Baca Juga: 5 Mobil Matic yang Kuat Nanjak Pegunungan, Punya Hill Assist dan Transmisi Lincah

Model ini sudah lama ditunggu konsumen Jepang dan akhirnya resmi dijual di kampung halamannya.

Selain Jimny, Suzuki juga membawa SUV Fronx dari India. Kedua model ini memperlihatkan bagaimana India kini menjadi basis produksi penting bagi Suzuki, sekaligus menunjukkan kualitas manufaktur India yang makin diakui.

Honda, Nissan, dan Toyota Justru Turun

Pejabat Bogor Pamer Mobil Dinas Baru, Suzuki Jimny [Egi/Suarabogor]

Tidak semua merek mengalami kenaikan. Honda mencatat penurunan impor sebesar 18 persen, dengan total 37.022 unit, terutama karena berkurangnya pengiriman SUV WR-V dari India.

Nissan bahkan turun lebih tajam, yakni 33 persen menjadi 9.595 unit, dan Toyota mencatat penurunan serupa dengan angka 9.587 unit.

Meski begitu, Toyota sudah menyiapkan strategi baru. Tahun ini, mereka akan mulai mengimpor tiga model buatan Amerika: Camry sedan, Highlander SUV, dan Tundra pickup.

Langkah ini disebut sebagai upaya memenuhi kebutuhan konsumen Jepang sekaligus memperkuat hubungan dagang Jepang-AS.

Tantangan di Pasar Domestik

Meski impor mobil besar seperti Highlander dan Tundra terdengar menarik, tantangan tetap ada. Konsumen Jepang selama ini lebih menyukai mobil kompak dan minivan.

Membujuk mereka untuk beralih ke SUV besar bukan perkara mudah, apalagi jika harga jualnya tinggi.

Suzuki Fronx SUV Coupe dan New XL7 Hybrid ditampilkan di GIIAS 2025 Makassar [Suara.com/Istimewa]

Harga akan menjadi faktor penentu. Jika banderol terlalu mahal, permintaan bisa terbatas. Toyota harus pintar membaca preferensi pasar agar strategi impor ini tidak berakhir sia-sia.

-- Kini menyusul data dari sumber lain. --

What follows belongs to an exercise in optimizing a design on an open flow for small area and few clock cycles per item; a production flow would make more cautious choices.
Function was checked by simulation only, so behaviour that the tests miss may differ from the original.

## north
## bc1_bc2_bc3_block_decoder
module bc1_bc2_bc3_block_decoder
#(
	parameter int MAX_DIM = bc_pkg::BC_MAX_DIM
) (
	input  wire logic                 clk,
	input  wire logic                 arst_n,
	input  wire logic                 blk_valid,
	output logic                      blk_stall,
	input  wire logic [149:0]         blk_data,
	output logic                      row_valid,
	input  wire logic                 row_stall,
	output logic      [156:0]         row_data,
	input  wire logic                 psel,
	input  wire logic                 penable,
	input  wire logic                 pwrite,
	input  wire logic [bc_pkg::BC_ADDR_W-1:0] paddr,
	input  wire logic [31:0]          pwdata,
	output logic      [31:0]          prdata,
	output logic                      pready
);
For scale: roughly 2800 cells after synthesis, ~180 flip-flops, about 380 I/O pins, roughly 19000 um2 of cells after synthesis.
Settings: LEC_CHECK=0, ABC_AREA=1, CAP_MARGIN=20, CORE_MARGIN=2, CORE_UTILIZATION=60, GPL_TIMING_DRIVEN=0, SLEW_MARGIN=20; clock period 7.0 ns.
standard.sh (not shown) runs the stock make flow with config.mk's settings and CLKGATE_MAP_FILE= SYNTH_SCRIPT=/design/flow/synth_recipe.tcl, a recipe that flattens the netlist after the stock synthesis.
==> flow/flow/run.sh <==
#!/bin/bash
# Own layout flow: the standard ORFS flow, with an area-oriented logic synthesis.
# The only changes are in a copy of ORFS's scripts folder:
#   - synth.tcl: no extract_fa (full/half adder extraction) and no Kogge-Stone carry map, so
#     adders stay ripple-carry logic that ABC optimizes with the rest;
#   - abc_area.script: ABC restructures (deepsyn) and maps with a 5 ns delay target, without buffer/upsize.
# and the ports are buffered with the smallest buffer (buf_1) instead of clkdlybuf4s50_1.
# Registers, their names and the rest of the flow are unchanged. Each tool's log is kept in
# orfs/logs (ORFS) and in the make logs written here.
set -euo pipefail
W=$PWD
S=$W/flow_scripts
rm -rf "$S"
mkdir -p "$S"
cp -r "$FLOW_HOME/scripts/." "$S/"
cp "$W/flow/abc_area.script" "$S/abc_area.script"
python3 - "$S/synth.tcl" <<'PY'
import sys
p = sys.argv[1]
s = open(p).read()
a = "  extract_fa {*}[dont_use_extract_fa_args]\n"
b = '    "-extra-map $::env(FLOW_HOME)/platforms/common/lcu_kogge_stone.v"]'
assert a in s and b in s
s = s.replace(a, "").replace(b, "    ]")
open(p, "w").write(s)
PY
bash standard.sh SCRIPTS_DIR="$S" BUFFER_PORTS_ARGS="-buffer_cell sky130_fd_sc_hd__buf_1" finish > "$W/make_flow.log" 2>&1
==> flow/flow/abc_area.script <==
strash
&get -n
&deepsyn -T 60
&put
dch
map -D 5.0
topo
Testbench counts of north, summed over its fixed seeds: cycles 8,200, items 8,192.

Tren impor balik mobil ke Jepang menunjukkan bahwa pabrik luar negeri, terutama India, semakin diakui kualitasnya. Suzuki menjadi contoh nyata dengan Jimny Nomade dan Fronx yang sukses masuk pasar domestik.

Sementara Honda, Nissan, dan Toyota masih mencari strategi tepat, fenomena ini menegaskan bahwa globalisasi produksi bukan lagi sekadar soal ekspor. Jepang kini juga menjadi konsumen dari mobil buatan luar negeri, termasuk India dan Amerika.

Bagi industri otomotif, ini sinyal bahwa peta produksi dan distribusi semakin fleksibel. Dan bagi konsumen Jepang, pilihan mobil pun makin beragam, dari hatchback kompak buatan India hingga SUV besar asal Amerika.